[Stored items]

.....

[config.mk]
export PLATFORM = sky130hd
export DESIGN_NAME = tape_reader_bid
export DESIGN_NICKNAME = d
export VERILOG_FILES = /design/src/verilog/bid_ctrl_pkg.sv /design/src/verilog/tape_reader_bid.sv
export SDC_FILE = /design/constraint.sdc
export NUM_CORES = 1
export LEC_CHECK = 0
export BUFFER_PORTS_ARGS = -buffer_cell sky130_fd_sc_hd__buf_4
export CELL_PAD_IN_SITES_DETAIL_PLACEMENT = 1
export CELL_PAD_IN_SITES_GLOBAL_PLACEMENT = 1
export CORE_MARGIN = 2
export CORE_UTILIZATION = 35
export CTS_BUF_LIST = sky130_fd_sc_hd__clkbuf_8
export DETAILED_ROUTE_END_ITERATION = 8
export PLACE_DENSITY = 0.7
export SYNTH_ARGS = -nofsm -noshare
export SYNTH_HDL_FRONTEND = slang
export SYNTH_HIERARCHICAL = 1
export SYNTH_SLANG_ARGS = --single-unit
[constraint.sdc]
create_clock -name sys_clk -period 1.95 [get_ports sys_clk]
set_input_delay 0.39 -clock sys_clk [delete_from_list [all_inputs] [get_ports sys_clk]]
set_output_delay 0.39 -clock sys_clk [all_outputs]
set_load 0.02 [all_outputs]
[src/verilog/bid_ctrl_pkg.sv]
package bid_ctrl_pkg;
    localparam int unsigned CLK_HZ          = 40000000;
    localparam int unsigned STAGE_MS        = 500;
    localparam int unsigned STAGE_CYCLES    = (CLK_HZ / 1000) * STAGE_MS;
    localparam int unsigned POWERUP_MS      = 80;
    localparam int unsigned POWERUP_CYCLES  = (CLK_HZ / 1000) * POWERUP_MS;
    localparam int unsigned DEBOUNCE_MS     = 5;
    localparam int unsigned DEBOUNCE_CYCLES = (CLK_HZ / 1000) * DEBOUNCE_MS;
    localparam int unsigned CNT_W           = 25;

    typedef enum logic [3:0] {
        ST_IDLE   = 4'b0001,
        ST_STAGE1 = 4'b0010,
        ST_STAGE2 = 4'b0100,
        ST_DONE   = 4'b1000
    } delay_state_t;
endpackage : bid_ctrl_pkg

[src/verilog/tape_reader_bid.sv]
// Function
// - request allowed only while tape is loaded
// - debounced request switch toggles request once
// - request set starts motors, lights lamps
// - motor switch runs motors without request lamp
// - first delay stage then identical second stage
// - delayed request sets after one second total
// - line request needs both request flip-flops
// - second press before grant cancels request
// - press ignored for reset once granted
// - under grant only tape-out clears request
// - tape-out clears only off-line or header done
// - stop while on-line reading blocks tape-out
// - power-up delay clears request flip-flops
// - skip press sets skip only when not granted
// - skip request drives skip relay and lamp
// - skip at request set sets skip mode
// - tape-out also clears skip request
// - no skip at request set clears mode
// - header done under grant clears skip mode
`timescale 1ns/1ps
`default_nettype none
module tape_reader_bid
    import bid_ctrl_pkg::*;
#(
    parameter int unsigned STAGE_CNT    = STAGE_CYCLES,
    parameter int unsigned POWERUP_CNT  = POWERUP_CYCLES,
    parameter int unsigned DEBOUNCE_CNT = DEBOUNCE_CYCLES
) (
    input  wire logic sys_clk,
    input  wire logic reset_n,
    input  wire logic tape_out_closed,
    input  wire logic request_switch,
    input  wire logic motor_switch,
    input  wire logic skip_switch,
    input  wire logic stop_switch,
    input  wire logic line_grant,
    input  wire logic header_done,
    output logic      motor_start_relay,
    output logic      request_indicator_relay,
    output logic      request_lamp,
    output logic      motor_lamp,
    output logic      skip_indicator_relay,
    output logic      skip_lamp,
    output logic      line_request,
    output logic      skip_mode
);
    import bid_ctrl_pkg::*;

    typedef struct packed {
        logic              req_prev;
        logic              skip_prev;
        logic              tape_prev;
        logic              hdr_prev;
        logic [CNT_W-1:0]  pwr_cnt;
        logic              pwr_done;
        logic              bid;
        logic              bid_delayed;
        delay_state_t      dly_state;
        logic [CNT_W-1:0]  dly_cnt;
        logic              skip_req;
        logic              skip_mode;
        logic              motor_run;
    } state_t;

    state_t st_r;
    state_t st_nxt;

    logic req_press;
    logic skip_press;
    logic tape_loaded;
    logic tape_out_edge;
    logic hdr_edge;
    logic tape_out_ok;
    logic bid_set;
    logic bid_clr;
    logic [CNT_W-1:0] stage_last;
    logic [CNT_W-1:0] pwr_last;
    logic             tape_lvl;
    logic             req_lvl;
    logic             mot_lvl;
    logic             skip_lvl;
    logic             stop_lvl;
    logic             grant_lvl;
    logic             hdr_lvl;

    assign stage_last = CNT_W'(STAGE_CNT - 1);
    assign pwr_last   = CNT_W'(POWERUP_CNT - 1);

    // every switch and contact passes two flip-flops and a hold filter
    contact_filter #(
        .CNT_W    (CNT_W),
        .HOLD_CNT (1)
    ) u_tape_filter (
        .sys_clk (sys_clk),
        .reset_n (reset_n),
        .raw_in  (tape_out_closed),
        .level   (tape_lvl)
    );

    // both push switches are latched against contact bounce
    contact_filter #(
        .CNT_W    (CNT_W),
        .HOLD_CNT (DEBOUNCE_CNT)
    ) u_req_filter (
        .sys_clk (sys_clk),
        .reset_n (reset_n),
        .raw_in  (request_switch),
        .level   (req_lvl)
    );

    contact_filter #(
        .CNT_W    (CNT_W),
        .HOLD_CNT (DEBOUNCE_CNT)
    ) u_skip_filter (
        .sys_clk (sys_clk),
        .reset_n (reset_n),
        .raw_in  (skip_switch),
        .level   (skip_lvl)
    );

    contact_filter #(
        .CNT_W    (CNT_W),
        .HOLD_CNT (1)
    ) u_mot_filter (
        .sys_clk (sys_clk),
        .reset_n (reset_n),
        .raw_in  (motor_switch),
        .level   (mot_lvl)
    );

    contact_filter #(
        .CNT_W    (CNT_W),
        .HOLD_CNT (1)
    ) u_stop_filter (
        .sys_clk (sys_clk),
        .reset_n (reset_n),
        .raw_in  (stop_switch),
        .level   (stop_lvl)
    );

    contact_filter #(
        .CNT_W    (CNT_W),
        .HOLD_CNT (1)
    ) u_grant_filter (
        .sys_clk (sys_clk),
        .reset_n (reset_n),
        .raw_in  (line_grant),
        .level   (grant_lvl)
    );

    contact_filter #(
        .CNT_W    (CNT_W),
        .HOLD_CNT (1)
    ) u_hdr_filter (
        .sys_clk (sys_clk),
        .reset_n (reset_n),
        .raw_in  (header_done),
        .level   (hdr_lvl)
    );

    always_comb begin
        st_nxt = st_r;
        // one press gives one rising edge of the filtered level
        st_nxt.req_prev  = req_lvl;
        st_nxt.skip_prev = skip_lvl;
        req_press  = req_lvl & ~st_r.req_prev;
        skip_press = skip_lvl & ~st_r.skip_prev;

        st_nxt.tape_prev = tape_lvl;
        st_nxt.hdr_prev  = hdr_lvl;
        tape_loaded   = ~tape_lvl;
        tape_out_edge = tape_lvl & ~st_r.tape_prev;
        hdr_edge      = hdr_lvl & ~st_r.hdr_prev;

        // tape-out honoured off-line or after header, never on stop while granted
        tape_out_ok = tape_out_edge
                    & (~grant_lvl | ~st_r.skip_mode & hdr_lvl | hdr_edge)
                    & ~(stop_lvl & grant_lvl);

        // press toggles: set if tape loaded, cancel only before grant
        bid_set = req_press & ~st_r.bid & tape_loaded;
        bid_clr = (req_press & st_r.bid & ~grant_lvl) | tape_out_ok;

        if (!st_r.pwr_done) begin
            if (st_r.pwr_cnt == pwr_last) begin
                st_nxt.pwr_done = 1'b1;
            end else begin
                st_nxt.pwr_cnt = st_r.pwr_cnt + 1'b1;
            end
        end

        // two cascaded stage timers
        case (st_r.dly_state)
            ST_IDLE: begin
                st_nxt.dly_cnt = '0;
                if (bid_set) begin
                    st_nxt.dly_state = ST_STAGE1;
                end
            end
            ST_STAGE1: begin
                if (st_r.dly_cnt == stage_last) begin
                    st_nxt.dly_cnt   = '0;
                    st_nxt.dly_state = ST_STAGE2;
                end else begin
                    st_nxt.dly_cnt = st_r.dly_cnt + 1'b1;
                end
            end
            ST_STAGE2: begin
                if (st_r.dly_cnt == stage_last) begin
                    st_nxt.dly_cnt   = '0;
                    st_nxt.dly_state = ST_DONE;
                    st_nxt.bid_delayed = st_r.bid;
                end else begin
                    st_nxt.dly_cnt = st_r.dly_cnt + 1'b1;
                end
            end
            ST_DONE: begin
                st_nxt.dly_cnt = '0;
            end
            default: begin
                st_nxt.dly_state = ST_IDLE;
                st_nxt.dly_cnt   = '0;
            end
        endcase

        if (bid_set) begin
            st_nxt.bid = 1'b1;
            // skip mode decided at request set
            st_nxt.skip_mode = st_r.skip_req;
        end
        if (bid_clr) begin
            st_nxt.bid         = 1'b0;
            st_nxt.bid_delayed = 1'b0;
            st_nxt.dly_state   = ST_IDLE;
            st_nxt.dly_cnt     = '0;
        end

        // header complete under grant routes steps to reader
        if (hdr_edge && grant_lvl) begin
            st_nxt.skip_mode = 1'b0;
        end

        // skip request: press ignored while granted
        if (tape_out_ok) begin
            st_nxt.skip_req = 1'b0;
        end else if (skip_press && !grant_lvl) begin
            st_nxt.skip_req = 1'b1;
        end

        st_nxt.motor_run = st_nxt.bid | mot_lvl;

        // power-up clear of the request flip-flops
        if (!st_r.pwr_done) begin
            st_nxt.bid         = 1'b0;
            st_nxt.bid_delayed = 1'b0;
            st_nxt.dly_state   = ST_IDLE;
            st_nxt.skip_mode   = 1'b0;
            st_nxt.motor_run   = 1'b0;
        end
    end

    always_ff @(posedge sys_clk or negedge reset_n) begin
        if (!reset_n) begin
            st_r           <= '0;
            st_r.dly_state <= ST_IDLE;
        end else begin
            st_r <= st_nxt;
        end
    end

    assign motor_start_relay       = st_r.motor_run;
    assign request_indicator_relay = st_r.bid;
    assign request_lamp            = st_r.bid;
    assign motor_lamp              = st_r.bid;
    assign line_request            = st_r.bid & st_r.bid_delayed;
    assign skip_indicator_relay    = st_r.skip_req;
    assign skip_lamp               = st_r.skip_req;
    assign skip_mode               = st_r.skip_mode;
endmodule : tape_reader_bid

.....

* _WHAT YOU NEED TO DO_
Out of the data above, transcribe exactly and only the lines starting with the line that has "export NUM_CORES = 1" and going on through the line that has "export PLACE_DENSITY = 0.7", both included.

* _RESULT FOR THIS EXERCISE_
export NUM_CORES = 1
export LEC_CHECK = 0
export BUFFER_PORTS_ARGS = -buffer_cell sky130_fd_sc_hd__buf_4
export CELL_PAD_IN_SITES_DETAIL_PLACEMENT = 1
export CELL_PAD_IN_SITES_GLOBAL_PLACEMENT = 1
export CORE_MARGIN = 2
export CORE_UTILIZATION = 35
export CTS_BUF_LIST = sky130_fd_sc_hd__clkbuf_8
export DETAILED_ROUTE_END_ITERATION = 8
export PLACE_DENSITY = 0.7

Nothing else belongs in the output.